[[ Data for the task open ]]

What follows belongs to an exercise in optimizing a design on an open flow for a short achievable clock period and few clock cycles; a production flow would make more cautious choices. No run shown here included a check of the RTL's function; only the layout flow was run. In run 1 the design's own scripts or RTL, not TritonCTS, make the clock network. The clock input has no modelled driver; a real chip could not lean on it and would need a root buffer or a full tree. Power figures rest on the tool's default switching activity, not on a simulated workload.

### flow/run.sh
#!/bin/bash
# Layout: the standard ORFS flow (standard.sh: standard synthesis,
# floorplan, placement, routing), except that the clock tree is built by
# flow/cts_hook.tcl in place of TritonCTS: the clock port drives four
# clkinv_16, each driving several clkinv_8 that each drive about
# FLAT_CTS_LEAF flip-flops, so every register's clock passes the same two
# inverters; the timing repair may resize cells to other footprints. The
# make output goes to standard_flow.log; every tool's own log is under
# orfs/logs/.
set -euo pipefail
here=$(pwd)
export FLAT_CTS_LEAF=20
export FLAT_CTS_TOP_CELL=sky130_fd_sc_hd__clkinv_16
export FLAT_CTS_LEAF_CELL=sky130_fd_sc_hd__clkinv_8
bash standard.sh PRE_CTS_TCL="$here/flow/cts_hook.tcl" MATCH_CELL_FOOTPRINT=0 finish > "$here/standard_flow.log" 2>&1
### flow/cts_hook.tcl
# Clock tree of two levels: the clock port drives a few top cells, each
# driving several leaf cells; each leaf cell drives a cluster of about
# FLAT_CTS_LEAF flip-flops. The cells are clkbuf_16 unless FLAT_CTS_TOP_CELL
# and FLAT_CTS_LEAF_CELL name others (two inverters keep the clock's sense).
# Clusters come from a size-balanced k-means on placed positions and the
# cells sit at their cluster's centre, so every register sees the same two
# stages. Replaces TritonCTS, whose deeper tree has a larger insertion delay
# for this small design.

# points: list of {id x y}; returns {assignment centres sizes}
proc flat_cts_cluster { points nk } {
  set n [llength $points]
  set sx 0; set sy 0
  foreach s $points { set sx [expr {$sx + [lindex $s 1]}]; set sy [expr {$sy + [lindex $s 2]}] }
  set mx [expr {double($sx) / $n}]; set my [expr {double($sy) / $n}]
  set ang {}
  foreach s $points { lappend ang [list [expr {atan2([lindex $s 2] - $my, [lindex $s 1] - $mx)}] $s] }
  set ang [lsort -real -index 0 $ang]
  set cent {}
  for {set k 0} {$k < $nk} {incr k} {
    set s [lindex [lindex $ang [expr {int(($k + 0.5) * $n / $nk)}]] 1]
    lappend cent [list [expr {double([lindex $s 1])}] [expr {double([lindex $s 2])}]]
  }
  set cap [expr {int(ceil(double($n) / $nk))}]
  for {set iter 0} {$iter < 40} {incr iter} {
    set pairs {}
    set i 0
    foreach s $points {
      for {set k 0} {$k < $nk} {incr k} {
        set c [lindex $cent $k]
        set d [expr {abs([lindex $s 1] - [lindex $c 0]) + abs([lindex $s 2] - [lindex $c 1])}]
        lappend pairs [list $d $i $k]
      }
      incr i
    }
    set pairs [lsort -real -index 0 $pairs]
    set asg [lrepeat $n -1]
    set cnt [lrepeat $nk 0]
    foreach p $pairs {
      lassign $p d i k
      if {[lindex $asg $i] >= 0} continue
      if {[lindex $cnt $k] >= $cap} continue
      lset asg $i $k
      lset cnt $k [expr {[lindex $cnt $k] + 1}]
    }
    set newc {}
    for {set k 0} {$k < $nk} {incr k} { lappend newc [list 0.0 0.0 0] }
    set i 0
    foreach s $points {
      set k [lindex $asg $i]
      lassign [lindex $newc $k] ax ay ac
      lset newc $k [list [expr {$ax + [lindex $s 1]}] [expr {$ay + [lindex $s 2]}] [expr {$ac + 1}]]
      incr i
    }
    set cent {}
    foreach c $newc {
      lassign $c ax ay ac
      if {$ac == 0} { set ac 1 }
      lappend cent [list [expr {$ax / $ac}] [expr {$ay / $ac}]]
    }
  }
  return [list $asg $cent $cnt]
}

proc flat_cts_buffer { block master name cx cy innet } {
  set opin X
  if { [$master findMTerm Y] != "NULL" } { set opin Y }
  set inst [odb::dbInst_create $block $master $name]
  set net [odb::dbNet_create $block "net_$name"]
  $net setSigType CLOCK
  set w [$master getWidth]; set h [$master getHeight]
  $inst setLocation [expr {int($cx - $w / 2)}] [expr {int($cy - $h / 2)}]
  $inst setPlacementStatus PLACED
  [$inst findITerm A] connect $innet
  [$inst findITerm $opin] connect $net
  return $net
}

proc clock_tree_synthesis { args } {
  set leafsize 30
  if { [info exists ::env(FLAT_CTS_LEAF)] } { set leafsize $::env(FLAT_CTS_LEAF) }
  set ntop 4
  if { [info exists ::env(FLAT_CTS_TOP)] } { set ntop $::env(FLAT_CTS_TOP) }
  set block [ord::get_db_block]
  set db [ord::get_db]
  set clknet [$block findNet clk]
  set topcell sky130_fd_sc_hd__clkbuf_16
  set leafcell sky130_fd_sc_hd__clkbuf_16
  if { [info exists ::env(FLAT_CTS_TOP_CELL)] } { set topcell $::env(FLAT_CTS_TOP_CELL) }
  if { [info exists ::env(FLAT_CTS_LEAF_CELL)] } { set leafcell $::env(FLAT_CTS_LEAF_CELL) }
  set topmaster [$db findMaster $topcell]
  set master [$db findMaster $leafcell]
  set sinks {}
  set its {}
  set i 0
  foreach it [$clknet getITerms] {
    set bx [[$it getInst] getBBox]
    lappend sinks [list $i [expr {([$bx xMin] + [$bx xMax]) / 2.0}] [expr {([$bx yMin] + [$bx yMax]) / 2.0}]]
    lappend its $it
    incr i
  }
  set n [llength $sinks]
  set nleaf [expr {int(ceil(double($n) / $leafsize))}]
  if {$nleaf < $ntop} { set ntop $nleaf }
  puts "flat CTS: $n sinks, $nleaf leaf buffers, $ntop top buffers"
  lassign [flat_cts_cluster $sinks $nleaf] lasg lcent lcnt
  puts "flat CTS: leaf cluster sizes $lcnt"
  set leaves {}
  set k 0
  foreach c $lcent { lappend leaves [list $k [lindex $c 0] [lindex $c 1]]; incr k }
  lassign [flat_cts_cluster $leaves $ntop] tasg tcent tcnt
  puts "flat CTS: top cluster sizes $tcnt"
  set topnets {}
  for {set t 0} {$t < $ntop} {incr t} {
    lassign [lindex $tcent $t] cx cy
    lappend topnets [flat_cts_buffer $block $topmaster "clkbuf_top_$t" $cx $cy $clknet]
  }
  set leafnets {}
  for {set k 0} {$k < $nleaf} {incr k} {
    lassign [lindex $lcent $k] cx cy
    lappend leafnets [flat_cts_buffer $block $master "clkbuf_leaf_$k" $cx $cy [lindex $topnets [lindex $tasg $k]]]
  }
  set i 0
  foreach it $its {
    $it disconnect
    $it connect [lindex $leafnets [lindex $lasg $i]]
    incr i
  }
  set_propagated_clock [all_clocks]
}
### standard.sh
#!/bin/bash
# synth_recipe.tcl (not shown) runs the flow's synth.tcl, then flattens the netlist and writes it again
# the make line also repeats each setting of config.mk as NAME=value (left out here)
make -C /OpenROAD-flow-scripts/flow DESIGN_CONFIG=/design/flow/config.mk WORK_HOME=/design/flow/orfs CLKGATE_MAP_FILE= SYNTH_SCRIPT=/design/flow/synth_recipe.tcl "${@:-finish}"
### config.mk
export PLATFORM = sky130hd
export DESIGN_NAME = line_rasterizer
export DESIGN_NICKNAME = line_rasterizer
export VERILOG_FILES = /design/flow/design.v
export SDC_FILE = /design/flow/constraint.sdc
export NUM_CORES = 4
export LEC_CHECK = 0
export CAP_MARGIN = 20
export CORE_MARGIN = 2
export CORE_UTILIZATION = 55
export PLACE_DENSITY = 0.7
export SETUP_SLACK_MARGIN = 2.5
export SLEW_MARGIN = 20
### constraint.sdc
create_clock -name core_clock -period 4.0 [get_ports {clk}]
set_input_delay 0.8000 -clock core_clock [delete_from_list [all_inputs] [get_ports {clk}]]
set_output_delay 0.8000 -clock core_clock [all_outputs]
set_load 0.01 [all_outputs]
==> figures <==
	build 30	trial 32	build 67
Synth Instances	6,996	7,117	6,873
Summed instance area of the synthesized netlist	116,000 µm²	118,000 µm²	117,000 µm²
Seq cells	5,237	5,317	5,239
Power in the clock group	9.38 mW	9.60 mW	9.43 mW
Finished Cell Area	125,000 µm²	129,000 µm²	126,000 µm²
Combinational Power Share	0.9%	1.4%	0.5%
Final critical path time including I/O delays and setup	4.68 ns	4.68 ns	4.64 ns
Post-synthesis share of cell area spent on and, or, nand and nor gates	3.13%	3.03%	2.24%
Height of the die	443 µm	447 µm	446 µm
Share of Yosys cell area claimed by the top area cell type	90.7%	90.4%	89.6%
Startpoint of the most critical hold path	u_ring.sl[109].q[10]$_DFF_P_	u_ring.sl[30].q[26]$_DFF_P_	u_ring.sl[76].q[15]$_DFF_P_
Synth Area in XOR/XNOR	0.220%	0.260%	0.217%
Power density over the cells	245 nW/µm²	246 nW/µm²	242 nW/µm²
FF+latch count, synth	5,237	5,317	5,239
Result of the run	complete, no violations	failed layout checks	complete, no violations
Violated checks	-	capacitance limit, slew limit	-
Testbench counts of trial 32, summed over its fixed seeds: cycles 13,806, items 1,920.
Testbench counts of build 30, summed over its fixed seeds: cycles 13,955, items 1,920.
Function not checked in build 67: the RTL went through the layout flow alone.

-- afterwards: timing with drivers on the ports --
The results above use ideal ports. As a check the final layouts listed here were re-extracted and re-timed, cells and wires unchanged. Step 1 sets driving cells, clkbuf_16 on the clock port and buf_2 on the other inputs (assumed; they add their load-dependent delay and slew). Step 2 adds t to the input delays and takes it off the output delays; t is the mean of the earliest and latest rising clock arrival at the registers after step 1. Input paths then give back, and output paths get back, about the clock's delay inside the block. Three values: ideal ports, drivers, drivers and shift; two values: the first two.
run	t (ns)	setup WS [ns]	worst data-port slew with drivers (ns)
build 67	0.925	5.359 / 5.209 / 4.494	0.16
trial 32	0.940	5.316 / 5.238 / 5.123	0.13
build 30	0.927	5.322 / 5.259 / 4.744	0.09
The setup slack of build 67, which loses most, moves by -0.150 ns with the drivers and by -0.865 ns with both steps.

[[ Data for the task closed ]]

What you have to do: Set down exactly the lines of the data above, beginning with the line that has "Post-synthesis share of" and ending with the line that has "Synth Area in", and no others.

Your solution:
Post-synthesis share of cell area spent on and, or, nand and nor gates	3.13%	3.03%	2.24%
Height of the die	443 µm	447 µm	446 µm
Share of Yosys cell area claimed by the top area cell type	90.7%	90.4%	89.6%
Startpoint of the most critical hold path	u_ring.sl[109].q[10]$_DFF_P_	u_ring.sl[30].q[26]$_DFF_P_	u_ring.sl[76].q[15]$_DFF_P_
Synth Area in XOR/XNOR	0.220%	0.260%	0.217%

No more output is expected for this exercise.